なお、文中の将来に関する事項は、当連結会計年度末現在において判断したものであります。
①財政状態及び経営成績の状況に関する認識及び分析・検討内容
a.経営成績等
1)財政状態
(流動資産)
当連結会計年度末における流動資産の残高は、150億27百万円(前連結会計年度比26.7%増)となり、31億65百万円の増加となりました。これは主に販売用不動産の増加(前連結会計年度59億44百万円から当連結会計年度85億33百万円へ25億89百万円の増加)等によるものであります。
(固定資産)
当連結会計年度末における固定資産の残高は、99億39百万円(前連結会計年度比1.6%増)となり、1億57百万円の増加となりました。これは主に投資有価証券の増加(前連結会計年度5億64百万円から当連結会計年度7億40百万円1億76百万円の増加)等によるものであります。
(流動負債)
当連結会計年度末における流動負債の残高は、80億23百万円(前連結会計年度比1.0%増)となり、81百万円の増加となりました。これは主に工事未払金等の減少(前連結会計年度32億39百万円から当連結会計年度26億78百万円へ5億61百万円の減少)及びその他流動負債の増加(前連結会計年度14億20百万円から当連結会計年度21億30百万円へ7億9百万円の増加)等によるものであります。
(固定負債)
当連結会計年度末における固定負債の残高は、46億5百万円(前連結会計年度比186.0%増)となり、29億95百万円の増加となりました。これは主に長期借入金の増加(前連結会計年度0円から当連結会計年度29億円へ29億円の増加)等によるものであります。
2)経営成績
(売上高)
当連結会計年度における売上高につきましては、住宅事業は、218億29百万円(前連結会計年度比2.3%減)、リフォーム事業は、42億28百万円(前連結会計年度比3.7%減)、不動産事業は、84億71百万円(前連結会計年度比1.2%減)、賃貸事業は、5億39百万円(前連結会計年度比1.4%減)となり、その結果、344億3百万円(前連結会計年度比0.9%減)となりました。
(売上原価、販売費及び一般管理費)
売上原価につきましては、住宅事業は、168億6百万円(前連結会計年度比4.8%減)、リフォーム事業は、27億68百万円(前連結会計年度比4.8%減)、不動産事業は、64億9百万円(前連結会計年度比4.6%増)、賃貸事業は、5百万円(前連結会計年度比3.5%減)となり、調整額△4億31百万円を加味した結果、255億57百万円(前連結会計年度比1.2%減)となりました。

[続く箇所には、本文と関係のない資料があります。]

## config.mk

```make
export PLATFORM = sky130hd
export DESIGN_NAME = memory_read_arbiter
export DESIGN_NICKNAME = d
export VERILOG_FILES = /design/src/rtl/memory_read_arbiter.sv
export SDC_FILE = /design/constraint.sdc
export NUM_CORES = 1
export LEC_CHECK = 0
export ABC_CLOCK_PERIOD_IN_PS = 16400
export BUFFER_PORTS_ARGS = -buffer_cell sky130_fd_sc_hd__buf_2
export CELL_PAD_IN_SITES_DETAIL_PLACEMENT = 0
export CELL_PAD_IN_SITES_GLOBAL_PLACEMENT = 2
export CORE_MARGIN = 4
export CORE_UTILIZATION = 29
export CTS_CLUSTER_SIZE = 8
export DETAILED_ROUTE_END_ITERATION = 8
export GPL_TIMING_DRIVEN = 1
export PLACE_DENSITY = 0.82
export SLEW_MARGIN = 20
export SYNTH_ARGS = -nofsm -noshare
export SYNTH_HDL_FRONTEND = slang
export SYNTH_SLANG_ARGS = --single-unit
```

## constraint.sdc

```tcl
create_clock -name clk -period 16.4 [get_ports clk]
set_clock_uncertainty 0.15 [all_clocks]
set_input_delay 2.46 -clock clk [delete_from_list [all_inputs] [get_ports clk]]
set_output_delay 2.46 -clock clk [all_outputs]
set_load 0.02 [all_outputs]
```

## src/rtl/memory_read_arbiter.sv

```systemverilog
// memory_read_arbiter
//   Arbitrates burst read requests from two requesters (0 = dcache,
//   1 = icache) onto a single AXI4 read channel. It has one AR slot.
//   Each requester may have up to MAX_OUTSTANDING bursts in flight.
//   R beats are registered and routed back by rid. A beat whose rid has
//   no outstanding burst is dropped.
//
//   Ports
//     clk, rst                      clock, async active-high reset
//     req0Valid/req0Addr/req0Ready  requester 0 request and grant (grant is combinational)
//     req1Valid/req1Addr/req1Ready  requester 1 request and grant
//     resp0Valid/resp1Valid         registered read beat strobe per requester
//     respData/respLast             shared registered beat data / last flag
//     arvalid/arready/araddr/arid/arlen   AXI4 AR channel
//     rvalid/rid/rdata/rlast/rready       AXI4 R channel
//
//   Configuration
//     RSD_MEM_READ_ARB_ROUND_ROBIN_EN  defined: round-robin priority.
//                                      undefined: requester 0 always wins.
//
//   state   | meaning
//   IDLE    | AR slot empty, arvalid low
//   PENDING | AR slot holds a request, arvalid high until arready

module memory_read_arbiter #(
  parameter int ADDR_WIDTH      = 32,
  parameter int DATA_WIDTH      = 64,
  parameter int BURST_LEN       = 8,
  parameter int MAX_OUTSTANDING = 4
) (
  input  logic                  clk,
  input  logic                  rst,
  input  logic                  req0Valid,
  input  logic [ADDR_WIDTH-1:0] req0Addr,
  output logic                  req0Ready,
  input  logic                  req1Valid,
  input  logic [ADDR_WIDTH-1:0] req1Addr,
  output logic                  req1Ready,
  output logic                  resp0Valid,
  output logic                  resp1Valid,
  output logic [DATA_WIDTH-1:0] respData,
  output logic                  respLast,
  output logic                  arvalid,
  input  logic                  arready,
  output logic [ADDR_WIDTH-1:0] araddr,
  output logic                  arid,
  output logic [7:0]            arlen,
  input  logic                  rvalid,
  input  logic                  rid,
  input  logic [DATA_WIDTH-1:0] rdata,
  input  logic                  rlast,
  output logic                  rready
);

  localparam int CW = $clog2(MAX_OUTSTANDING + 1);
  localparam logic [CW-1:0] MAX_CNT   = CW'(MAX_OUTSTANDING);
  localparam logic [CW-1:0] LAST_FREE = CW'(MAX_OUTSTANDING - 1);

  typedef enum logic {IDLE, PENDING} state_t;

  state_t state, nextState;

  logic [CW-1:0] outstanding0, outstanding1;
  logic arHandshake, slotFree, rAccept;
  logic inc0, inc1, dec0, dec1;
  logic elig0, elig1, grant0, grant1;
  logic prefer1;

  assign arvalid     = (state == PENDING);
  assign arlen       = 8'(BURST_LEN - 1);
  assign rready      = ~rst;
  assign arHandshake = arvalid && arready;
  assign slotFree    = (state == IDLE) || arHandshake;

  // Beats for a requester with nothing in flight are stray and ignored.
  assign rAccept = rvalid && rready && (rid ? (outstanding1 != '0) : (outstanding0 != '0));

  assign inc0 = arHandshake && !arid;
  assign inc1 = arHandshake && arid;
  assign dec0 = rAccept && rlast && !rid;
  assign dec1 = rAccept && rlast && rid;

  // An AR handshake this cycle that fills the last free slot already blocks
  // a new grant, so the slot can never push a counter past the limit.
  assign elig0 = req0Valid && (outstanding0 < MAX_CNT) &&
                 !(inc0 && !dec0 && (outstanding0 == LAST_FREE));
  assign elig1 = req1Valid && (outstanding1 < MAX_CNT) &&
                 !(inc1 && !dec1 && (outstanding1 == LAST_FREE));

`ifdef RSD_MEM_READ_ARB_ROUND_ROBIN_EN
  // prioPtr names the requester that wins a tie; it flips to the other one
  // after every grant.
  logic prioPtr;
  assign prefer1 = prioPtr;

  always_ff @(posedge clk or posedge rst) begin
    if (rst) begin
      prioPtr <= 1'b0;
    end else if (grant0 || grant1) begin
      prioPtr <= grant0;
    end
  end
`else
  assign prefer1 = 1'b0;
`endif

  always_ff @(posedge clk or posedge rst) begin
    if (rst) begin
      state <= IDLE;
    end else begin
      state <= nextState;
    end
  end

  always_comb begin
    nextState = state;
    grant0    = 1'b0;
    grant1    = 1'b0;
    if (slotFree) begin
      if (elig0 && elig1) begin
        grant0 = !prefer1;
        grant1 = prefer1;
      end else begin
        grant0 = elig0;
        grant1 = elig1;
      end
    end
    if (state == IDLE) begin
      if (grant0 || grant1) nextState = PENDING;
    end else begin
      if (arready && !(grant0 || grant1)) nextState = IDLE;
    end
  end

  assign req0Ready = grant0;
  assign req1Ready = grant1;

  always_ff @(posedge clk or posedge rst) begin
    if (rst) begin
      araddr <= '0;
      arid   <= 1'b0;
    end else if (grant0) begin
      araddr <= req0Addr;
      arid   <= 1'b0;
    end else if (grant1) begin
      araddr <= req1Addr;
      arid   <= 1'b1;
    end
  end

  always_ff @(posedge clk or posedge rst) begin
    if (rst) begin
      outstanding0 <= '0;
      outstanding1 <= '0;
    end else begin
      if (inc0 && !dec0) outstanding0 <= outstanding0 + 1'b1;
      else if (dec0 && !inc0) outstanding0 <= outstanding0 - 1'b1;
      if (inc1 && !dec1) outstanding1 <= outstanding1 + 1'b1;
      else if (dec1 && !inc1) outstanding1 <= outstanding1 - 1'b1;
    end
  end

  always_ff @(posedge clk or posedge rst) begin
    if (rst) begin
      resp0Valid <= 1'b0;
      resp1Valid <= 1'b0;
      respLast   <= 1'b0;
      respData   <= '0;
    end else begin
      resp0Valid <= rAccept && !rid;
      resp1Valid <= rAccept && rid;
      respLast   <= rAccept && rlast;
      if (rAccept) respData <= rdata;
    end
  end

endmodule

```

# Yosys cells after proc, flatten, opt, wreduce, memory -nomap -nowiden
# Cells that the tools add are included.
# W data, S select, Z words.
# totals
register_bits	107
latch_bits	0
ram_bits	0
rom_bits	0
inputBits	136
word_cells	73
memories	0
# classes
n_addsub	4
mul	0
div_mod_pow	0
order_cmp	2
n_eq_ne	2
shifts	0
mux	16
bitwise	2
reduce_logical	38
# ops
op	count
$mux W32	2
$logic_and A1 B1 Y1	22
$mux W3	4
$mux W1	10
$logic_not A1 Y1	9
$add A3 B1 Y3 const B	2
$eq A3 B2 Y1 const B	2
$lt A3 B3 Y1 const B	2
$reduce_bool A2 Y1	3
$reduce_bool A3 Y1	2
$sub A3 B1 Y3 const B	2
$logic_or A1 B1 Y1	2
$not A1 Y1	2

# Longest topological paths before layout
# Gate-level depths: netlist of the first run.
# logic_depth
word_depth	18
depth_mapped	12
ltp_nobuf	10

# Least setup slack after synthesis of the first run
# Ideal clock, no wire load.
# synth_path
path_kind	input-to-output
startpoint	input rst
endpoint	output req0Ready
t_arrival_ns	6.738
slack_ns	7.052
path_stages	10
n_path_buf	2
cell_sequence	inv_1 nand3_1 nor2_1 nand2_1 ha_1 and3_1 or3_1 buf_2 buf_1 nor2_1
# synth_between
elab_chain_cells	13
elab_cells_between_ends	19
cone_classes	2 x mux; 1 x bitwise; 16 x reduce/logical
# synth_rtl
item	line_no	source
start: declaration	32	input logic rst,
$not A1 Y1 (*)	71	assign rready = ~rst;
$logic_and A1 B1 Y1 (*) (2 in a row)	76	assign rAccept = rvalid && rready && (rid ? (outstanding1 != '0) : (outstanding0 != '0));
$logic_and A1 B1 Y1 (*)	80, 81	
$logic_and A1 B1 Y1 (on tied branches)	80, 81	
$logic_not A1 Y1 (on tied branches)	86, 88	
$logic_and A1 B1 Y1 (on tied branches) (2 in a row)	86, 88	
$logic_not A1 Y1 (on tied branches)	86, 88	
$logic_and A1 B1 Y1 (on tied branches)	85, 87	
$logic_and A1 B1 Y1	120	if (elig0 && elig1) begin
$mux W1 (*)	120	
$mux W1 (*)	119	if (slotFree) begin
end: declaration	35	output logic req0Ready,
# Every way passes the cells marked *; elsewhere a longest branch is shown, timed or not.

# Worst setup path after layout of the first run
# Same ends and word-level chain as after synthesis.

==> results.cfg, run 1 <==
[drt]
drt_iter0_drc = 67
vias_per_cell = 4.64
drtPass1Iterations = 4
via_count = 3416
ant_nets = 0
post-route-drc-count = 0
avgRoutedWirePerCell_um = 16.3
wl_um = 12000

[timing]
tns_ps = 0
post-route-period-util_pct = 45.8
tightest_slew_ps = 970
setup_viol = 0
rsz0062_at_grt = false
hold_ws_ps = 356
drv_slew = 0
timing.slew.headroom_pct = 35.4
max_freq_ghz = 0.133
period_needed_ps = 7520
fin_ws_ps = 8880
finalHoldViolations = 0

[synthesis]
yosysWarnings = 0
synth_fa_ha_area_share_pct = 1.45
synth_mux_area_share_pct = 18.9
yosys.area_share.simple_pct = 2.93
synth_xor_area_share_pct = 1.17
synthArstFlopShare_pct = 100
synth_enable_flop_cells = 0
ys_seq_area_share_pct = 59.8
syn_area_per_cell_um2 = 14.4
synth_top_family_by_area = multiplexers
synth_cell_type_count = 30
synth_area_um2 = 4480
synth_seq_cells = 107
synthCells = 311
synth-compound-area-share_pct = 11.3
synthFlopType = dfrtp_1

[grt]
track_usage_pct = 13.9
overflow = 0
first_global_vias = 3755
grt_max_degree = 67
grt_antenna_before_repair = 0
grt_pass1_wl_um = 19600

[placement]
numPortBuffers = 239
placed_cell_area_um2 = 5830
place.gp.congestion = 0.748
dp_slack_ps = 8810
dp_hpwl_um = 9030

[power_and_ir_drop]
netSwitchingPower_mw = 0.450
power_density_nw_per_um2 = 191
leakage_nw = 2.99
irDropWorstVdd_uv = 79.0
p_int_mw = 0.722
p_clk_share_pct = 18.7
switching_share_pct = 38.4
p_seq_share_pct = 37.6
p_comb_share_pct = 43.8

[critical_path]
crit_arrival_ps = 4910
critPathTopFamily = simple AND/OR/NAND/NOR gates
critPathLaunchType = input port
crit_fanout = 48
slowest_stage = inv_4
crit_required_ps = 13790
critPathMaxStageDelay_ps = 410
r2r_cells = 11
r2r_start = outstanding0[0]
cp.depth = 11
startpoint = rst
worst-path-buf-inv = 4
crit_path_cell_trace = buf_2 -> inv_4 -> nand3_1 -> nor2_1 -> nand2_1 -> ha_1 -> and3_1 -> or3_1 -> buf_4 -> nor2_1 -> buf_2
cp-end-kind = output port
r2r_slack_ps = 13300
worstSetupPathType = input port to output port

[floorplanning]
die_h_um = 132
start_util_pct = 29.6
ioPinCount = 248
fp.dieW_um = 132
core_area_um2 = 15100
die-area_um2 = 17500
num_rows = 45

[final_layout]
multi_input_area_um2 = 1650
drive_gt1_share_pct = 60.3
fin_util_pct = 40.5
nets = 684
area_delta_synth_final_pct = 36.9
regArea_um2 = 2680
fillers = 1479
diodes = 0
final_cell_area_um2 = 6130

[cts]
ctsResizeCount = 0
numCtsBuffers = 9
cts_max_path_buffers = 2
cts-hold-fix-buffers = 0
cts.sinks = 107
cts_setup_buffers = 0
cts_root_buf = clkbuf_16
clk_pin_slew_ps = 70
htreeDepth = 3
clock_latency_ps = 350
cts_tree = done

[status]
status = finished, final reports clean

[worst_hold_path]
hold_path_class = flip-flop to flip-flop
min-delay-start = respData[26]
hold-path-cell-count = 1

[flow_run]
maxCapViolCount = 0
## layer usage
metal	up-vias	track usage [%]	wire (um)
li1	1589	-	-
met1	1650	16.2	4830
met2	161	22.9	5690
met3	16	5.19	1210
met4	0	6.12	246
met5	-	0	0
## power by group through the flow
stage / registers, mW / clock network (mW) / logic (mW)
floorplan: 0.565 / 0 / 0.219
global placement: 0.441 / 0 / 0.517
detailed placement: 0.443 / 0 / 0.522
CTS: 0.442 / 0.229 / 0.522
global route: 0.458 / 0.238 / 0.550
finish: 0.440 / 0.219 / 0.513
## flip-flops by register name, summed over array words and instances, names as in the netlist
register	flops
araddr	32
arid	1
arvalid	1
outstanding0	3
outstanding1	3
resp0Valid	1
resp1Valid	1
respData	64
respLast	1
## final timing paths
kind                                     end
worst max-delay path               req0Ready
worst min-delay path            respData[26]
worst max register to register     araddr[0]
worst min register to register  respData[26]
max in group asynchronous       respData[61]
min in group asynchronous        respData[5]
## placed cells by master, fill, tap and decap left out, types with 2 or more instances in the layout
cell type	netlist	final
buf_2	8	239
dfrtp_1	107	107
mux2_2	39	39
o22ai_1	32	32
a2bb2oi_1	31	31
mux2_4	27	27
clkbuf_16	0	9
conb_1	2	8
nor2_1	8	7
buf_4	8	6
nand3_1	4	4
nand2_1	4	4
xor2_1	4	4
clkinvlp_4	0	4
inv_1	4	3
xnor2_1	2	2
and3_1	2	2
nor2b_1	2	2
and2_1	2	2
fa_1	2	2
ha_1	2	2
## area by class of cell
class / instances / share of cell area [%]
clock buffers: 10 / 3.90
clock inverters: 6 / 1.06
inverters: 4 / 0.286
multi-input cells: 177 / 27.0
flip-flops and latches: 107 / 43.7
well taps: 188 / 3.84
repair buffers: 245 / 20.2
## metrics by stage
step	power, mW	cells
floorplan	0.784	317
global placement	0.958	721
detailed placement	0.965	721
CTS	1.19	737
global route	1.25	737
finish	1.17	737
## synth_stat cells, types with 2 or more instances
master     instances  area share (%)
dfrtp_1          107              60
mux2_2            39             9.8
o22ai_1           32             4.5
a2bb2oi_1         31             6.1
mux2_4            27             9.1
buf_2              8            0.89
buf_4              8             1.3
nor2_1             8            0.67
clkbuf_1           7            0.59
buf_6              4             1.0
inv_1              4            0.34
nand2_1            4            0.34
nand3_1            4            0.45
xor2_1             4            0.78
and2_1             2            0.28
and3_1             2            0.28
buf_1              2            0.17
conb_1             2            0.17
fa_1               2            0.89
ha_1               2            0.56
nor2b_1            2            0.28
xnor2_1            2            0.39
## kinds of logic (layout without fill, tap and decap cells)
kind of cell,after synthesis,after routing
muxes,66,66
buffers and inverters,33,265
AOI/OAI and AO/OA,67,67
xor gates and xnor gates,6,6
DFF,107,107
adders and majority gates,4,4
and+or+nand+nor,26,26
other,2,8
Note: power is estimated with default switching activity, not from simulation.
==> run 2, diff against run 1 <==
- ABC_CLOCK_PERIOD_IN_PS: 16400 -> 6900
- CORE_UTILIZATION: 29 -> 25
- PLACE_DENSITY: 0.82 -> 0.75
- clock period: 16.4 -> 6.9 ns (I/O delays scaled with it)
==> run 2 against run 1 <==
Effect of this change: clock power rose by 120%; critical endpoint unchanged; total power increased by 130%; highest routed layer unchanged; worst setup slack lost 6700 ps; global-route usage is 1.6 points lower; routed wire length increased by 2.4%.
==> results.cfg, run 2 (synthesis gave the netlist of run 1 again) <==
[timing]
tightest_slew_ps = 892
finalHoldViolations = 0
tns_ps = 0
max_freq_ghz = 0.212
rsz0062_at_grt = false
timing.slew.headroom_pct = 40.5
drv_slew = 0
setup_viol = 0
hold_ws_ps = 353
post-route-period-util_pct = 68.2
period_needed_ps = 4710

[final_layout]
regMostFlops = respData
mostFrequentLayoutCell = buf_2
area_delta_synth_final_pct = 37.2
reg_top3 = respData x64, araddr x32
mostFrequentLayoutCells = buf_2 (239), dfrtp_1 (107), mux2_2 (39)
nets = 684
drive_gt1_share_pct = 60.0
largest_register_ffs = 64
diodes = 0

[critical_path]
r2r_cells = 11
crit_required_ps = 5710
crit_arrival_ps = 3520
worstSetupPathType = input port to output port
cp-end-kind = output port
r2r_start = outstanding0[0]
r2r_slack_ps = 3790
rr_endpoint = araddr[0]
critPathLaunchType = input port
crit_fanout = 53

[drt]
wl_um = 12300
vias_per_cell = 4.38
wl_met1_um = 4900
drt_iter0_drc = 89
via_count = 3382
drtPass1Iterations = 4
dr.max_layer_used = met4
wl_met2_um = 5790
ant_nets = 0
avgRoutedWirePerCell_um = 15.9
wl_met3_um = 1270
post-route-drc-count = 0

[floorplanning]
ioPinCount = 248
num_rows = 48
die-area_um2 = 20100
start_util_pct = 25.7
fp.dieW_um = 142
core_area_um2 = 17400
die_h_um = 142

[cts]
cts_max_path_buffers = 2
cts.sinks = 107
clk_pin_slew_ps = 60
cts-hold-fix-buffers = 0
ctsResizeCount = 0
cts_tree = done
clock_latency_ps = 340
cts_setup_buffers = 0
cts_root_buf = clkbuf_16
numCtsBuffers = 9
htreeDepth = 3

[power_and_ir_drop]
power_density_nw_per_um2 = 446
finalPower_mw = 2.74
irDropWorstVdd_uv = 174
leakage_nw = 2.99

[status]
status = finished, final reports clean

[placement]
dp_hpwl_um = 9220
place.gp.congestion = 0.831
numPortBuffers = 239

[worst_hold_path]
holdPathEnd = araddr[0]
hold-path-cell-count = 1
hold_path_class = flip-flop to flip-flop
min-delay-start = araddr[0]

[grt]
grt_max_degree = 59
overflow = 0
first_global_vias = 3746
track_usage_pct = 12.2
grt_antenna_before_repair = 0
grt_pass1_wl_um = 19500

[flow_run]
maxCapViolCount = 0
run 2: changes by cell type in the layout (fill, tap and decap cells not counted), sizes merged:
cell / previous run / this run
bufinv: 1 / 0
clkbuf: 10 / 11
clkinv: 1 / 4
clkinvlp: 4 / 0
run 2: how the worst max path moves through the flow:
stage | from | endpoint | cells past startpoint
final | rst | req0Ready | 11
after global routing | rst | req0Ready | 11
after CTS | rst | req0Ready | 11
after floorplan | rst | req0Ready | 10
after detailed placement | rst | req0Ready | 11
after global placement | rst | req0Ready | 11
run 2: final cells by class:
type	count	area, um^2
clock buffers	11	243
flip-flops and latches	107	2680
repair buffers	245	1240
inverters	4	17.5
well taps	225	282
multi-input cells	177	1650
fillers	1732	11300
clock inverters	4	27.5
run 2: power breakdown:
group	internal, mW	total (mW)	switching, mW
Sequential	0.890	1.05	0.158
Combinational	0.535	1.22	0.681
Clock	0.253	0.474	0.221
Total	1.68	2.74	1.06
run 2: worst max-delay path, cell delays in order:
cell and delay, ps:
buf_2 110, inv_4 490, nand3_1 260, nor2_1 180, nand2_1 70, ha_1 210
and3_1 230, or3_1 310, buf_4 250, nor2_1 160, buf_2 190
run 2: metrics by stage:
stage                     utilization, %  area [um^2]  std cells  setup slack, ps
final                               35.3         6140        773             2190
after global routing                35.3         6140        773             1880
after CTS                           35.3         6140        773             2080
after detailed placement            33.7         5870        758             2080
after global placement              33.7         5870        758             2150
after floorplan                        -         4500        317              402
run 2: layer usage:
metal,vias to the layer above,global-route usage [%]
met2,173,20.1
li1,1585,-
met1,1609,14.2
met5,-,0
met3,15,4.28
met4,0,5.71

販売費及び一般管理費につきましては、主に広告宣伝費の減少により、84億53百万円(前連結会計年度比3.0%減)となりました。
(営業損益、経常損益、親会社株主に帰属する当期純損益)
営業損益、経常損益、親会社株主に帰属する当期純損益につきましては、営業利益は3億93百万円(前連結会計年度比165.2%増)、経常利益は4億28百万円(前連結会計年度比87.4%増)、親会社株主に帰属する当期純利益は2億33百万円(前連結会計年度比1.3%増)となりました。
3)キャッシュ・フローの状況
当連結会計年度のキャッシュ・フローの状況につきましては、「(1)経営成績等の状況の概要 ②キャッシュ・フローの状況」に記載のとおりであります。
b.経営成績等の状況に関する認識及び分析・検討内容
経営成績等の状況に関する認識及び分析・検討内容につきましては、「第2 事業の状況 1.経営方針、経営環境及び対処すべき課題等 (4)中長期的な経営戦略、優先的に対処すべき事業上及び財務上の課題」に記載のとおりであります。
c.資本の財源及び資金の流動性
資本政策につきましては、財務の健全性や資本効率など当社にとって最適な資本構成を追求しながら、会社の将来の成長のための内部留保の充実と、株主への利益還元との最適なバランスを考え実施していくことを基本方針としております。
当社グループの資本の財源及び流動性につきましては、当連結会計年度末における現金及び現金同等物は31億円保有しており、運転資金を機動的に調達するため金融機関と当座貸越の約定を締結していることから、十分な財源及び流動性を確保していると考えております。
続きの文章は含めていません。